After locating the line that contains "grt_pass1_wl_um: 39100" in the data below, set down exactly that line and each one after it through the line that contains "via_per_inst: 4.75", and nothing more.
===== Exercise data
--- config.mk ---
export PLATFORM = sky130hd
export DESIGN_NAME = boxds_ram
export DESIGN_NICKNAME = d
export VERILOG_FILES = /design/src/rtl/boxds_ram.sv
export SDC_FILE = /design/constraint.sdc
export NUM_CORES = 1
export LEC_CHECK = 0
export ABC_CLOCK_PERIOD_IN_PS = 4700
export BUFFER_PORTS_ARGS = -buffer_cell sky130_fd_sc_hd__buf_2
export CORE_MARGIN = 1.5
export CORE_UTILIZATION = 51
export DETAILED_ROUTE_END_ITERATION = 12
export GPL_TIMING_DRIVEN = 0
export PLACE_DENSITY_LB_ADDON = 0.1
export SLEW_MARGIN = 15
export SYNTH_ARGS = -nofsm -noshare
export SYNTH_HDL_FRONTEND = slang
export SYNTH_SLANG_ARGS = --single-unit
--- constraint.sdc ---
create_clock -name clk -period 4.7 [get_ports clk]
set_clock_uncertainty 0.2 [all_clocks]
set_input_delay 0.47 -clock clk [delete_from_list [all_inputs] [get_ports clk]]
set_output_delay 0.47 -clock clk [all_outputs]
set_load 0.01 [all_outputs]
File: src/rtl/boxds_pkg.sv
`default_nettype none
package boxds_pkg;

  localparam int LINE_W = 4096;
  localparam int IDX_W  = $clog2(LINE_W);
  localparam int DIM_W  = 13;
  localparam int EDGE_W = 14;
  localparam int REM_W  = 14;
  localparam int SUM_W  = 40;
  localparam int ASUM_W = 32;
  localparam int CNT_W  = 25;
  localparam int PIX_W  = 8;
  localparam int ADDR_W = 5;
  localparam int DATA_W = 32;

  localparam logic [2:0] REG_SRC_W   = 3'd0;
  localparam logic [2:0] REG_SRC_H   = 3'd1;
  localparam logic [2:0] REG_TGT_W   = 3'd2;
  localparam logic [2:0] REG_TGT_H   = 3'd3;
  localparam logic [2:0] REG_A_MODE  = 3'd4;

  localparam logic [1:0] CH_RED   = 2'd0;
  localparam logic [1:0] CH_GREEN = 2'd1;
  localparam logic [1:0] CH_BLUE  = 2'd2;
  localparam logic [1:0] CH_ALPHA = 2'd3;

  typedef struct packed {
    logic [SUM_W-1:0]  r;
    logic [SUM_W-1:0]  g;
    logic [SUM_W-1:0]  b;
    logic [ASUM_W-1:0] a;
    logic [CNT_W-1:0]  n;
  } acc_t;

  localparam int WORD_W = $bits(acc_t);

  typedef enum logic [2:0] {
    ST_CLEAR,
    ST_IDLE,
    ST_UPD,
    ST_EMIT,
    ST_DIV,
    ST_PUSH
  } ctl_state_t;

  typedef struct packed {
    logic [EDGE_W-1:0]       edge_pos;
    logic signed [REM_W-1:0] rem;
  } edge_t;

  function automatic logic [DIM_W-1:0] clamp_dim(input logic [DIM_W-1:0] v);
    logic [DIM_W-1:0] res;
    res = v;
    if (v == '0) res = DIM_W'(1);
    else if (v > DIM_W'(LINE_W)) res = DIM_W'(LINE_W);
    return res;
  endfunction

  // start + q, plus one when the running remainder goes positive
  function automatic edge_t next_edge(input logic [EDGE_W-1:0] start,
                                      input logic [DIM_W-1:0] q,
                                      input logic [DIM_W-1:0] r,
                                      input logic [DIM_W-1:0] dst,
                                      input logic signed [REM_W-1:0] rem);
    edge_t res;
    logic signed [REM_W-1:0] s;
    s = rem + $signed({1'b0, r});
    res.edge_pos = start + EDGE_W'(q);
    res.rem = s;
    if (s > 0) begin
      res.edge_pos = res.edge_pos + EDGE_W'(1);
      res.rem = s - $signed({1'b0, dst});
    end
    return res;
  endfunction

  function automatic logic signed [REM_W-1:0] neg_half(input logic [DIM_W-1:0] d);
    return -$signed({2'b00, d[DIM_W-1:1]});
  endfunction

endpackage
`default_nettype wire

File: src/rtl/boxds_avgdiv.sv
`default_nettype none
module boxds_avgdiv (
  input  wire logic                          clk,
  input  wire logic                          rst,
  input  wire logic                          start,
  input  wire logic [boxds_pkg::SUM_W-1:0]   num,
  input  wire logic [boxds_pkg::ASUM_W-1:0]  den,
  output logic      [boxds_pkg::PIX_W-1:0]   quo,
  output logic                               done
);
  import boxds_pkg::*;

  localparam int SH_W = ASUM_W + PIX_W - 1;

  logic [SUM_W-1:0]  rem;
  logic [SH_W-1:0]   dsh;
  logic [ASUM_W-1:0] den_q;
  logic [3:0]        step;
  logic              sat;
  logic              ge;

  // quotient above 255 saturates
  assign sat = {{(ASUM_W+PIX_W-SUM_W){1'b0}}, rem} >= {den_q, {PIX_W{1'b0}}};
  assign ge  = {{(SH_W+1-SUM_W){1'b0}}, rem} >= {1'b0, dsh};

  always_ff @(posedge clk) begin
    if (rst) begin
      step <= '0;
      done <= 1'b0;
    end else begin
      done <= 1'b0;
      if (start) begin
        step <= 4'(PIX_W + 1);
      end else if (step == 4'(PIX_W + 1)) begin
        if (sat) begin
          step <= '0;
          done <= 1'b1;
        end else begin
          step <= step - 4'd1;
        end
      end else if (step != '0) begin
        step <= step - 4'd1;
        if (step == 4'd1) done <= 1'b1;
      end
    end
  end

  always_ff @(posedge clk) begin
    if (start) begin
      rem   <= num;
      den_q <= den;
      dsh   <= {den, {(PIX_W-1){1'b0}}};
      quo   <= '0;
    end else if (step == 4'(PIX_W + 1)) begin
      if (sat) quo <= '1;
    end else if (step != '0) begin
      quo <= {quo[PIX_W-2:0], ge};
      if (ge) rem <= rem - SUM_W'(dsh);
      dsh <= dsh >> 1;
    end
  end
endmodule
`default_nettype wire

File: config.mk
export PLATFORM = sky130hd
export DESIGN_NAME = boxds_avgdiv
export DESIGN_NICKNAME = d
export VERILOG_FILES = /design/src/rtl/boxds_pkg.sv /design/src/rtl/boxds_avgdiv.sv
export SDC_FILE = /design/constraint.sdc
export NUM_CORES = 1
export LEC_CHECK = 0
export BUFFER_PORTS_ARGS = -buffer_cell sky130_fd_sc_hd__buf_2
export CAP_MARGIN = 15
export CORE_MARGIN = 4
export CORE_UTILIZATION = 30
export CTS_CLUSTER_DIAMETER = 80
export DETAILED_ROUTE_END_ITERATION = 8
export PLACE_DENSITY = 0.55
export SLEW_MARGIN = 20
export SYNTH_ARGS = -nofsm -noshare
export SYNTH_HDL_FRONTEND = slang
export SYNTH_SLANG_ARGS = --single-unit
File: constraint.sdc
create_clock -name clk -period 11.9 [get_ports clk]
set_input_delay 2.38 -clock clk [delete_from_list [all_inputs] [get_ports clk]]
set_output_delay 2.38 -clock clk [all_outputs]
set_load 0.005 [all_outputs]
==> impl_metrics.yaml, run 1 <==
status:
  outcome: "finished, final reports clean"
logic_synthesis:
  synth-edff-count: 104
  async_flop_share: 0
  ys.flop_type: "edfxtp_1"
  synth_seq_cells: 124
  synthesis.nets: 1002
  syn_area_mm2: 0.00800
  synth.avg_cell_area_um2: 9.38
  syn_inst: 853
  seq_area_frac_synth: 0.440
  yosysUniqueCellTypes: 64
  synth_warnings: 0
routing:
  dr.pass1.iters: 5
  via_per_inst: 4.98
  drc: 0
  vias: 6303
  detail-route-antenna-nets: 0
  drtIter0Drc: 484
  routedWlPerCell_um: 16.1
  wirelength_um: 20400
floorplanning:
  row_count: 59
  fp.coreArea_mm2: 0.0261
  die_w_um: 171
  die_area_mm2: 0.0293
  start_util: 0.306
  die_h_um: 171
  top_level_ports: 84
timing:
  max_freq_mhz: 234
  relSlewSlack: 0.360
  finalSetupTns_ns: 0
  worst_pin_slew_ns: 0.953
  timing.hold.ws_ns: 0.467
  rsz0062_at_grt: "false"
  post-route-period-util: 0.360
  setup_violations: 0
  fin_crit_ns: 4.28
  maxSlewViolCount: 0
  hold_violations: 0
  finalClockSkew_ns: 0.0110
placement:
  place_inst: 1233
  numPortBuffers: 83
  place_hpwl_um: 15000
  gp_congestion: 0.811
worst_setup_path:
  cp_data_arrival_time_ns: 4.33
  worstSetupStartpointType: "input port"
  endpoint_kind: "flip-flop"
  crit_path_cell_trace: "buf_6, inv_1, nand2_1, a21boi_4, buf_4"
  crit_fanout: 103
  critPathMaxStageDelay_ns: 0.51
  ff2ff_path_depth: 7
  critPathRequiredTime_ns: 11.95
  path_class: "in -> reg"
  cp_slowest_cell: "buf_4"
clocking:
  ctsHoldBuffers: 0
  tritoncts: "done"
  clockBufferDepth: 2
  cts_buffers: 17
  insertion_delay_ns: 0.42
  cts.htree.levels: 4
  cts_sinks: 124
  postCtsResizedCells: 0
  clkTransAtPathRegs_ns: 0.06
  post-cts-setup-buffer-count: 0
  cts_root_buffer: "clkbuf_16"
hold_path:
  hold_depth: 2
  hp-class: "reg -> reg"
final_layout:
  antenna_cells: 0
  final_cells: 1265
  drive_gt1_frac: 0.151
  syn_to_final_growth_pct: 16.4
  nNetsFinal: 1066
grt:
  overflow: 0
  grt_max_degree: 104
  grt.total_usage: 0.141
  grt_pass1_vias: 6248
  grt_pass1_wl_um: 32600
  antenna_found_initial: 0
pwr:
  cellPowerDensity_mw_per_mm2: 256
  finalPower_mw: 2.38
  leakagePower_nw: 3.94
  ir_worst_vdd_mv: 0.0949
job:
  drv_cap: 0
## final timing paths
path	start	endpoint	slack (ns)
hold reg to reg	dsh[5]	dsh[5]	0.47
hold / removal	dsh[5]	dsh[5]	0.47
setup reg to reg	rem[39]	quo[0]	8.17
setup / recovery	start	rem[21]	7.62
## report_power, final
part | internal, mW | switching, mW | leakage (nW)
Clock | 0.320 | 0.201 | 0.301
Sequential | 0.627 | 0.0654 | 1.23
Combinational | 0.471 | 0.700 | 2.41
## layout by cell type, fill, tap and decap left out, types with 6 or more instances in the layout
cell type  count
nand2_1      132
edfxtp_1     104
inv_1         86
buf_2         82
ha_1          73
a21oi_1       60
o21ai_0       55
o31ai_1       34
nor2_1        29
a21o_1        29
dfxtp_1       20
xnor2_1       19
clkbuf_16     19
nand4_1       17
nand3_1       14
a31oi_1       14
xor2_1        11
nor3_1         9
and3_1         8
o21a_1         6
nor2b_1        6
## state kept, by name, summed over array words and instances (netlist names)
| signal | count |
|---|---|
| den_q | 32 |
| done | 1 |
| dsh | 39 |
| quo | 8 |
| rem | 40 |
| step | 4 |
## cells by family (layout without fill, tap and decap cells)
| group | count (synthesis) | count (layout) | synth area share |
|---|---|---|---|
| AND/OR/NAND/NOR | 246 | 246 | 0.143 |
| buffers and inverters | 128 | 205 | 0.0624 |
| adder cells (fa/ha/maj) | 74 | 74 | 0.117 |
| flip-flops | 124 | 124 | 0.440 |
| AO/OA/AOI/OAI | 250 | 250 | 0.204 |
| XOR/XNOR | 30 | 30 | 0.0328 |
| multiplexers | 1 | 1 | 0.00141 |
## layout make-up
| cell class | instances | area [um^2] |
|---|---|---|
| Multi-Input combinational cell | 601 | 4000 |
| Fill cell | 2755 | 16800 |
| Timing Repair Buffer | 87 | 452 |
| Clock inverter | 7 | 46.3 |
| Inverter | 86 | 323 |
| Clock buffer | 25 | 548 |
| Tap cell | 335 | 419 |
| Sequential cell | 124 | 3520 |
## worst max-delay path: cells and delay by family
family	cells	cell delay, ns
AND/OR/NAND/NOR	1	0.19
buffers and inverters	3	1.42
AO/OA/AOI/OAI	1	0.18
## layer usage
metal  vias to the layer above  wire length [um]  global-route usage  share of wire
li1                       3229                 -                   -              -
met1                      2932             10100               0.199           0.50
met2                       123              9210               0.219           0.45
met3                        19               768              0.0292          0.038
met4                         0               263              0.0406          0.013
met5                         -                 0                   0              0
## synth_stat cells (3+ instances only)
master     instances  area, um^2
o21a_1             6        45.0
buf_1              5        18.8
inv_1             86         323
edfxtp_1         104        3120
o21bai_1           4        30.0
o21ai_0           55         275
xnor2_1           19         166
o2111ai_1          4        35.0
a21oi_1           61         305
nand2b_1           4        25.0
o31ai_1           34         255
a211oi_1           3        22.5
nor2b_1            6        37.5
nor3_1             9        45.0
nand3_1           14        70.1
nand4_1           17         106
or4_1              3        22.5
o21ai_1            5        25.0
a21o_1            29         218
ha_1              73         913
and3_1             8        50.1
nor2_1            29         109
and2_1             4        25.0
xor2_1            11        96.3
nor4_1             4        25.0
dfxtp_1           20         400
or3_1              4        25.0
o211ai_1           5        37.5
a31oi_1           14        87.6
nand2_1          132         495
or2_2              5        31.3
clkbuf_1          34         128
## through the flow
stage	utilization	worst slack [ns]	instance area [um^2]
floorplan	-	5.00	8000
global placement	0.334	7.28	8720
detailed placement	0.334	7.22	8720
CTS	0.356	7.67	9310
global route	0.356	7.51	9310
finish	0.356	7.62	9310
Power figures use the tool's default switching activity.
==> inputs of run 2 (changes only) <==
Settings changed: ABC_AREA set to 1, PLACE_DENSITY 0.55 to 0.57.
Clock period 11.9 ns to 3.9 ns, I/O delays scaled along.
==> impl_metrics.yaml, run 2 <==
worst_setup_path:
  cp_data_arrival_time_ns: 2.71
  critPathRequiredTime_ns: 4.05
  endpoint_kind: "flip-flop"
  path_class: "reg -> reg"
  crit_path_cell_trace: "inv_1, ha_1, inv_1, fa_1, nand2_1, nand2_1, nand2_1, inv_2, nand2_2, nand2_2, nand3_1, nand4_1, nand2_1, nand2_1, buf_4"
  cp_slowest_cell: "fa_1"
  path_common_cell: "nand2_1"
  critPathMaxStageDelay_ns: 0.43
  worstSetupStartpointType: "flip-flop"
  cp_num_buf_inv: 4
  cp_top_family: "simple AND/OR/NAND/NOR gates"
  crit_fanout: 21
logic_synthesis:
  synth_compound_gate_area_share: 0.127
  synth_top_family_by_area: "simple AND/OR/NAND/NOR gates"
  yosys-top-cells-count: "352 x nand2_1, 155 x inv_1, 104 x edfxtp_1"
  syn_area_mm2: 0.00858
  synthXorXnorAreaFrac: 0.00511
  async_flop_share: 0
  synth_simple_gate_area_frac: 0.267
  synth.avg_cell_area_um2: 7.69
  synth-edff-count: 104
  synth_seq_cells: 124
  syn_inst: 1116
  synth.most_common_cell: "nand2_1"
  synth_fa_ha_area_frac: 0.109
  ys.flop_type: "edfxtp_1"
  yosysTopAreaCellShare: 0.364
  yosys.area.top_type: "edfxtp_1"
  netlist_top_cells_area: "edfxtp_1 36%, nand2_1 15%, ha_1 11%"
  seq_area_frac_synth: 0.411
  synthMuxAreaShare: 0.00117
  yosysUniqueCellTypes: 40
  synthesis.nets: 1265
  synth_warnings: 0
pwr:
  comb_power_share: 0.547
  cellPowerDensity_mw_per_mm2: 810
  p_clk_frac: 0.185
  ir_worst_vdd_mv: 0.294
  p_switching_mw: 3.66
  sequentialPowerShare: 0.268
  power.share.switching: 0.452
  p_int_mw: 4.44
  leakagePower_nw: 4.75
timing:
  finalClockSkew_ns: 0.0141
  hold_violations: 0
  rsz0062_at_grt: "false"
  finalSetupTns_ns: 0
  maxSlewViolCount: 0
  relSlewSlack: 0.506
  fin_crit_ns: 2.57
  worst_pin_slew_ns: 0.741
  max_freq_mhz: 389
  setup_violations: 0
  post-route-period-util: 0.659
routing:
  drtIter0Drc: 543
  vias: 7447
  via_per_inst: 4.67
  detail-route-antenna-nets: 0
  routedWlPerCell_um: 14.8
  dr.pass1.iters: 5
  wirelength_um: 23600
  drc: 0
placement:
  place_hpwl_um: 18500
  numPortBuffers: 83
  gp_congestion: 0.886
final_layout:
  antenna_cells: 0
  nNetsFinal: 1353
  n_fill_cell: 3045
  multi_input_area_mm2: 0.00437
  syn_to_final_growth_pct: 16.5
  top_regs: "rem (40), dsh (39), den_q (32)"
  mostFrequentLayoutCells: "352 x nand2_1, 155 x inv_1, 104 x edfxtp_1"
  largest_reg_flops: 40
  final-seq-area_mm2: 0.00352
  top_register: "rem"
  layout.cells.most_common: "nand2_1"
  fin_util: 0.357
  drive_gt1_frac: 0.120
clocking:
  post-cts-setup-buffer-count: 0
  clkTransAtPathRegs_ns: 0.06
  clockBufferDepth: 2
  cts_root_buffer: "clkbuf_16"
  cts_buffers: 17
  postCtsResizedCells: 0
  ctsHoldBuffers: 0
  cts.htree.levels: 4
  tritoncts: "done"
  cts_sinks: 124
  insertion_delay_ns: 0.42
floorplanning:
  start_util: 0.306
  die_w_um: 177
  fp.coreArea_mm2: 0.0280
  top_level_ports: 84
  row_count: 61
  die_area_mm2: 0.0314
  die_h_um: 177
grt:
  grt.total_usage: 0.152
  grt_max_degree: 70
  grt_pass1_wl_um: 37800
  grt_pass1_vias: 7304
  antenna_found_initial: 1
  overflow: 0
job:
  drv_cap: 0
hold_path:
  hp-class: "reg -> reg"
status:
  outcome: "finished, final reports clean"
run 2: power groups by stage:
stage / clock [mW] / combinational, mW / sequential [mW]
global route: 1.59 / 5.04 / 2.21
floorplan: 0 / 3.27 / 2.13
CTS: 1.54 / 4.44 / 2.17
finish: 1.50 / 4.43 / 2.17
detailed placement: 0 / 4.41 / 2.19
global placement: 0 / 4.36 / 2.18
run 2: per-stage QoR:
stage	power [mW]	setup WS (ns)	cells	cell area [um^2]	hold slack, ns
global route	8.84	1.08	1594	9990	0.524
finish	8.09	1.33	1594	9990	0.480
CTS	8.15	1.31	1594	9990	0.488
floorplan	5.40	1.04	1116	8580	0.444
global placement	6.54	1.28	1563	9450	0.477
detailed placement	6.60	1.21	1563	9450	0.478
run 2: cells by family (layout without fill, tap and decap cells):
family                   after synthesis  count (layout)
buffers and inverters                180             280
multiplexers                           1               1
flip-flops                           124             124
XOR/XNOR                               5               5
AND/OR/NAND/NOR                      546             546
adder cells (fa/ha/maj)               74              74
AO/OA/AOI/OAI                        186             186
run 2: worst paths after layout:
kind,from,endpoint,slack (ns),cells after the start
worst max-delay path,rem[0],rem[16],1.33,15
worst min-delay path,dsh[2],dsh[2],0.48,2
worst max register to register,rem[0],rem[16],1.33,15
worst min register to register,dsh[2],dsh[2],0.48,2
run 2: layer usage:
metal / GRT usage / part of all wire / vias up
met5: 0 / 0.00085 / -
met4: 0.0458 / 0.016 / 2
met3: 0.0280 / 0.040 / 26
met2: 0.241 / 0.45 / 152
met1: 0.211 / 0.49 / 3382
li1: - / - / 3885
run 2: final cells by class:
| type | instances | share of cell area |
|---|---|---|
| Sequential cell | 124 | 0.353 |
| Clock inverter | 11 | 0.0103 |
| Timing Repair Buffer | 92 | 0.0498 |
| Tap cell | 378 | 0.0473 |
| Clock buffer | 20 | 0.0437 |
| Multi-Input combinational cell | 812 | 0.437 |
| Inverter | 157 | 0.0590 |
run 2: worst min-delay path: cells and delay by family (launching register included):
| kind | cells | cell delay (ns) |
|---|---|---|
| AOI/OAI and AO/OA | 1 | 0.06 |
| buffers and inverters | 1 | 0.07 |
| DFF | 1 | 0.30 |
==> inputs of run 3 (changes only) <==
Settings changed: PLACE_DENSITY 0.57 to 0.55.
Clock period 3.9 ns to 2.6 ns, I/O delays scaled along.
==> impl_metrics.yaml, run 3 (synthesis gave the netlist of run 2 again) <==
status:
  outcome: "finished, final reports clean"
worst_setup_path:
  rr_endpoint: "rem[24]"
  endpoint_kind: "flip-flop"
  crit_fanout: 5
  cp_data_arrival_time_ns: 2.61
  r2r_slack_ns: 0.17
  ff2ff_path_depth: 16
  worstSetupStartpointType: "flip-flop"
  reg2reg_from: "rem[0]"
  critPathRequiredTime_ns: 2.78
  path_class: "reg -> reg"
pwr:
  power.share.switching: 0.449
  p_switching_mw: 5.62
  p_int_mw: 6.91
  p_clk_frac: 0.187
  sequentialPowerShare: 0.259
  leakagePower_nw: 4.85
  ir_worst_vdd_mv: 0.594
  cellPowerDensity_mw_per_mm2: 1230
  comb_power_share: 0.554
timing:
  postLayoutSetupSlackWorst_ns: 0.170
  maxSlewViolCount: 0
  relSlewSlack: 0.562
  worst_pin_slew_ns: 0.656
  max_freq_mhz: 412
  setup_violations: 0
  hold_violations: 0
  fin_crit_ns: 2.43
  post-route-period-util: 0.935
  finalClockSkew_ns: 0.0122
floorplanning:
  die_area_mm2: 0.0314
  die_h_um: 177
  row_count: 61
  start_util: 0.306
  fp.coreArea_mm2: 0.0280
  die_w_um: 177
  top_level_ports: 84
placement:
  numPortBuffers: 83
  place_inst: 1574
  place_hpwl_um: 19000
  gp_congestion: 0.887
  pre_cts_slack_ns: 0.0964
grt:
  grt_max_degree: 124
  overflow: 0
  grt_pass1_wl_um: 39100
  antenna_found_initial: 0
  grt_pass1_vias: 7614
  grt.total_usage: 0.158
final_layout:
  largest_reg_flops: 40
  layout.cells.most_common: "nand2_1"
  syn_to_final_growth_pct: 18.5
  top_register: "rem"
  drive_gt1_frac: 0.134
  mostFrequentLayoutCells: "350 x nand2_1, 154 x inv_1, 104 x edfxtp_1"
  antenna_cells: 0
  top_regs: "rem (40), dsh (39), den_q (32)"
  nNetsFinal: 1366
  final_cells: 1606
  fin_util: 0.363
clocking:
  clockBufferDepth: 2
  tritoncts: "done"
  cts.htree.levels: 4
  insertion_delay_ns: 0.43
  cts_buffers: 17
  cts_root_buffer: "clkbuf_16"
  clkTransAtPathRegs_ns: 0.06
  cts_sinks: 124
routing:
  top_layer: "met4"
  met2_length_um: 11000
  wl_met1_um: 12100
  detail-route-antenna-nets: 0
  routedWlPerCell_um: 15.2
  wirelength_um: 24500
  dr.pass1.iters: 5
  via_per_inst: 4.75
  vias: 7625
  drc: 0
  met3_length_um: 1080
  drtIter0Drc: 545
hold_path:
  hp-start: "den[20]"
  min_to: "den_q[20]"
  hp-class: "in -> reg"
  hold_depth: 1
job:
  drv_cap: 0
run 3: per-layer routing:
metal | up-vias | global-route usage
met5 | - | 0
met4 | 0 | 0.0416
met3 | 24 | 0.0312
met2 | 159 | 0.254
met1 | 3532 | 0.219
li1 | 3910 | -
run 3: worst max path at each step:
stage / from / to / depth (start not counted)
6_report: rem[0] / rem[24] / 16
5_1_grt: rem[0] / rem[20] / 17
4_1_cts: rem[0] / rem[32] / 16
3_5_place_dp: rem[0] / rem[32] / 16
3_3_place_gp: rem[0] / rem[32] / 16
2_1_floorplan: rem[0] / rem[0] / 14
run 3: cell type report:
cell class	instances	area, um^2
fill	3009	17800
multi-input combinational	812	4380
sequential	124	3520
timing repair buffer	105	638
inverter	157	589
tap	378	473
clock buffer	19	433
clock inverter	11	128
run 3: stage by stage:
step | power (mW) | setup TNS (ns) | hold WS [ns] | cell area [um^2]
6_report | 12.5 | 0 | 0.281 | 10200
5_1_grt | 13.7 | -0.0194 | 0.268 | 10200
4_1_cts | 12.5 | 0 | 0.265 | 10100
3_5_place_dp | 10.1 | 0 | 0.469 | 9560
3_3_place_gp | 10.1 | 0 | 0.477 | 9560
2_1_floorplan | 8.10 | 0 | 0.444 | 8580
run 3: worst max-delay path, stage by stage (launching register included):
cell,delay [ns]
edfxtp_1,0.39
inv_1,0.08
ha_1,0.20
inv_2,0.08
fa_2,0.37
nand2_1,0.09
nand2_1,0.07
nand2_1,0.08
inv_2,0.06
nand2_2,0.05
nand2_2,0.08
nand3_1,0.09
nand3_2,0.14
nand2_1,0.16
nand3b_1,0.09
nand3_1,0.10
nand2_1,0.06
run 3: what timing repair did:
item                                    in CTS  in global routing
hold buffers                                 0                  0
buffers inserted                             0                  1
endpoints found under the setup margin       0                 45
resized for setup                            0                  6
endpoints found under the hold margin        0                  0
run 3: power groups by stage:
| stage | Combinational (mW) | Clock [mW] | Sequential, mW |
|---|---|---|---|
| 3_5_place_dp | 6.84 | 0 | 3.27 |
| 4_1_cts | 6.89 | 2.40 | 3.24 |
| 3_3_place_gp | 6.79 | 0 | 3.26 |
| 6_report | 6.94 | 2.35 | 3.24 |
| 2_1_floorplan | 4.91 | 0 | 3.19 |
| 5_1_grt | 7.89 | 2.48 | 3.31 |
==========
:: Answer section ::
  grt_pass1_wl_um: 39100
  antenna_found_initial: 0
  grt_pass1_vias: 7614
  grt.total_usage: 0.158
final_layout:
  largest_reg_flops: 40
  layout.cells.most_common: "nand2_1"
  syn_to_final_growth_pct: 18.5
  top_register: "rem"
  drive_gt1_frac: 0.134
  mostFrequentLayoutCells: "350 x nand2_1, 154 x inv_1, 104 x edfxtp_1"
  antenna_cells: 0
  top_regs: "rem (40), dsh (39), den_q (32)"
  nNetsFinal: 1366
  final_cells: 1606
  fin_util: 0.363
clocking:
  clockBufferDepth: 2
  tritoncts: "done"
  cts.htree.levels: 4
  insertion_delay_ns: 0.43
  cts_buffers: 17
  cts_root_buffer: "clkbuf_16"
  clkTransAtPathRegs_ns: 0.06
  cts_sinks: 124
routing:
  top_layer: "met4"
  met2_length_um: 11000
  wl_met1_um: 12100
  detail-route-antenna-nets: 0
  routedWlPerCell_um: 15.2
  wirelength_um: 24500
  dr.pass1.iters: 5
  via_per_inst: 4.75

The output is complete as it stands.